**Task details**.
Pull every line with "constant" from the data below and copy it.

**Information provided**.
## src/rtl/io_port_responder.sv

```systemverilog
// io_port_responder: CPU port-bus peripheral with output registers, synchronized inputs,
// an interval timer and debounced buttons driving a pulsed interrupt.
module io_port_responder #(
    parameter logic [7:0] LEDS_ID     = 8'h40,
    parameter logic [7:0] SSEG_ID     = 8'h81,
    parameter logic [7:0] SW_ID       = 8'h20,
    parameter logic [7:0] BTN_ID      = 8'h24,
    parameter logic [7:0] TMR_LO_ID   = 8'hB0,
    parameter logic [7:0] TMR_HI_ID   = 8'hB1,
    parameter logic [7:0] TMR_CTRL_ID = 8'hB2,
    parameter logic [7:0] STATUS_ID   = 8'hB3,
    parameter int         DEB_CYCLES  = 10000,
    parameter int         INT_PULSE   = 4
) (
    input  logic       CLK,
    input  logic       RESET,
    input  logic [7:0] PORT_ID,
    input  logic [7:0] OUT_PORT,
    input  logic       IO_STRB,
    output logic [7:0] IN_PORT,
    output logic       INTERRUPTC,
    input  logic [7:0] SWITCHES,
    input  logic [3:0] BTN,
    output logic [7:0] LEDS,
    output logic [7:0] SSEG_DATA
);
    localparam int DW = $clog2(DEB_CYCLES);
    localparam int PW = $clog2(INT_PULSE + 1);

    logic [7:0]    sw_s1, sw_s2, period_lo, period_hi;
    logic [3:0]    btn_s1, btn_s2, btn_deb, btn_rise;
    logic [DW-1:0] deb_cnt [4];
    logic [2:0]    ctrl;
    logic [1:0]    flg, clr;
    logic [15:0]   count, period;
    logic [PW-1:0] pulse;
    logic          tmr_wr, run, fire, irq_q, irq_d;

    assign period = {period_hi, period_lo};
    assign tmr_wr = IO_STRB && (PORT_ID == TMR_LO_ID || PORT_ID == TMR_HI_ID || PORT_ID == TMR_CTRL_ID);
    assign run    = ctrl[0] && period != 16'd0;
    assign fire   = !tmr_wr && run && count == period;
    assign clr    = (IO_STRB && PORT_ID == STATUS_ID) ? OUT_PORT[1:0] : 2'b00;
    assign INTERRUPTC = pulse != '0;

    // A button is accepted on the edge its counter of differing samples saturates.
    always_comb
        for (int i = 0; i < 4; i++)
            btn_rise[i] = btn_s2[i] && !btn_deb[i] && deb_cnt[i] == DW'(DEB_CYCLES - 1);

    always_comb
        IN_PORT = PORT_ID == SW_ID       ? sw_s2 :
                  PORT_ID == BTN_ID      ? {4'b0, btn_deb} :
                  PORT_ID == TMR_LO_ID   ? period_lo :
                  PORT_ID == TMR_HI_ID   ? period_hi :
                  PORT_ID == TMR_CTRL_ID ? {5'b0, ctrl} :
                  PORT_ID == STATUS_ID   ? {6'b0, flg} : 8'h00;

    always_ff @(posedge CLK) begin
        if (RESET) begin
            LEDS      <= '0;
            SSEG_DATA <= '0;
            period_lo <= '0;
            period_hi <= '0;
            ctrl      <= '0;
        end else if (IO_STRB) begin
            if (PORT_ID == LEDS_ID)     LEDS      <= OUT_PORT;
            if (PORT_ID == SSEG_ID)     SSEG_DATA <= OUT_PORT;
            if (PORT_ID == TMR_LO_ID)   period_lo <= OUT_PORT;
            if (PORT_ID == TMR_HI_ID)   period_hi <= OUT_PORT;
            if (PORT_ID == TMR_CTRL_ID) ctrl      <= OUT_PORT[2:0];
        end
    end

    always_ff @(posedge CLK) begin
        if (RESET) begin
            sw_s1  <= '0;
            sw_s2  <= '0;
            btn_s1 <= '0;
            btn_s2 <= '0;
        end else begin
            sw_s1  <= SWITCHES;
            sw_s2  <= sw_s1;
            btn_s1 <= BTN;
            btn_s2 <= btn_s1;
        end
    end

    always_ff @(posedge CLK) begin
        if (RESET) begin
            deb_cnt <= '{default: '0};
            btn_deb <= '0;
        end else begin
            for (int i = 0; i < 4; i++) begin
                if (btn_s2[i] == btn_deb[i]) begin
                    deb_cnt[i] <= '0;
                end else if (deb_cnt[i] == DW'(DEB_CYCLES - 1)) begin
                    deb_cnt[i] <= '0;
                    btn_deb[i] <= btn_s2[i];
                end else begin
                    deb_cnt[i] <= deb_cnt[i] + 1'b1;
                end
            end
        end
    end

    always_ff @(posedge CLK) begin
        if (RESET) begin
            count <= '0;
            flg   <= '0;
            irq_q <= 1'b0;
            irq_d <= 1'b0;
            pulse <= '0;
        end else begin
            count <= (tmr_wr || fire) ? 16'd0 : run ? count + 16'd1 : count;
            flg   <= (flg & ~clr) | {|btn_rise, fire};
            irq_q <= |(flg & ctrl[2:1]);
            irq_d <= irq_q;
            pulse <= (irq_q && !irq_d) ? PW'(INT_PULSE) : pulse != '0 ? pulse - 1'b1 : pulse;
        end
    end
endmodule

```

## config.mk

```make
export PLATFORM = sky130hd
export DESIGN_NAME = io_port_responder
export DESIGN_NICKNAME = d
export VERILOG_FILES = /design/src/rtl/io_port_responder.sv
export SDC_FILE = /design/constraint.sdc
export NUM_CORES = 1
export LEC_CHECK = 0
export CAP_MARGIN = 10
export CELL_PAD_IN_SITES_DETAIL_PLACEMENT = 1
export CELL_PAD_IN_SITES_GLOBAL_PLACEMENT = 2
export CORE_MARGIN = 2
export CORE_UTILIZATION = 38
export CTS_CLUSTER_SIZE = 8
export DETAILED_ROUTE_END_ITERATION = 10
export PLACE_DENSITY_LB_ADDON = 0.1
export SLEW_MARGIN = 20
export SYNTH_ARGS = -nofsm -noshare
export SYNTH_HDL_FRONTEND = slang
export SYNTH_SLANG_ARGS = --single-unit
```

## constraint.sdc

```tcl
create_clock -name CLK -period 7.85 [get_ports CLK]
set_input_delay 2.355 -clock CLK [delete_from_list [all_inputs] [get_ports CLK]]
set_output_delay 2.355 -clock CLK [all_outputs]
set_load 0.005 [all_outputs]
```

Word-level counts from Yosys, hierarchy flattened --
Index checks and enable logic that the tools add are counted.
Word-level totals: RAM bits 0, latch bits 0, output and inout port bits 25, memories kept 0, register bits 142, ROM bits 0, input port bits 31
Cells by class: divide/modulo/power cells 0, equality and inequality tests 17, reductions and logical operators 43, shift operators 0, multiply operators 0, bitwise gates (word level) 8, order comparisons 0, add/subtract/negate cells 6, mux-type cells 9
Operators by type and width (number):
- adder 14 x 1 -> 14 bit (second input constant) | 4
- equality test 14 bit (second input constant) | 4
- equality test 8 bit (second input constant) | 5
- 2-to-1 mux 8 bit | 4
- AND reduction 2 bit | 9
- adder 16 x 1 -> 16 bit (second input constant) | 1
- equality test 16 bit | 1
- equality test 8 x 6 -> 1 bit (second input constant) | 2
- nonzero test 16 bit | 1
- logical AND 1 bit | 14
- OR reduction 3 bit | 4
- 2-to-1 mux 3 bit | 3
- equality test 8 x 7 -> 1 bit (second input constant) | 1
- zero test 1 bit | 6
- OR reduction 2 bit | 3
- bitwise AND 2 bit | 2
- equality test 1 bit | 4
- 2-to-1 mux 2 bit | 2
- inverter 1 bit | 4
- OR reduction 4 bit | 1
- logical OR 1 bit | 3
- nonzero test 3 bit | 1
- subtractor 3 x 1 -> 3 bit (second input constant) | 1
- inverter 2 bit | 1
- 2 further kinds | 2

Logic depth before layout (Yosys ltp) --
depth in word-level cells 9, depth in mapped cells 7, mapped depth without buffers 7

Least setup slack after synthesis --
No wires, ideal clock.
path type input to output, from input port PORT_ID[0], to output port IN_PORT[0], arrival time 3.669 ns, cell stages on the path 6, setup slack 1.826 ns, cells stage by stage buf_6 -> or4_4 -> buf_6 -> or2_1 -> o32a_1 -> o211a_1
Between the ends: cells in the longest elaborated chain, start to end 7
Ends and longest elaborated chain:
- start, declared | RTL line 17 | input logic [7:0] PORT_ID,
- equality test 8 bit | RTL line 57 | PORT_ID == STATUS_ID ? {6'b0, flg} : 8'h00;
- 2-to-1 mux 2 bit | RTL line 57
- 2-to-1 mux 3 bit | RTL line 56 | PORT_ID == TMR_CTRL_ID ? {5'b0, ctrl} :
- 2-to-1 mux 8 bit | RTL line 55 | PORT_ID == TMR_HI_ID ? period_hi :
- 2-to-1 mux 8 bit | RTL line 54 | PORT_ID == TMR_LO_ID ? period_lo :
- 2-to-1 mux 8 bit | RTL line 53 | PORT_ID == BTN_ID ? {4'b0, btn_deb} :
- 2-to-1 mux 8 bit (*) | RTL line 52 | IN_PORT = PORT_ID == SW_ID ? sw_s2 :
- end, declared | RTL line 20 | output logic [7:0] IN_PORT,
Mark *: on every way between the ends. The rest lies on a longest branch, timed or not.

Final worst setup path --
from input port PORT_ID[4], to output port IN_PORT[0]
Same word-level chain as after synthesis.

**Output of the task**.
- adder 14 x 1 -> 14 bit (second input constant) | 4
- equality test 14 bit (second input constant) | 4
- equality test 8 bit (second input constant) | 5
- adder 16 x 1 -> 16 bit (second input constant) | 1
- equality test 8 x 6 -> 1 bit (second input constant) | 2
- equality test 8 x 7 -> 1 bit (second input constant) | 1
- subtractor 3 x 1 -> 3 bit (second input constant) | 1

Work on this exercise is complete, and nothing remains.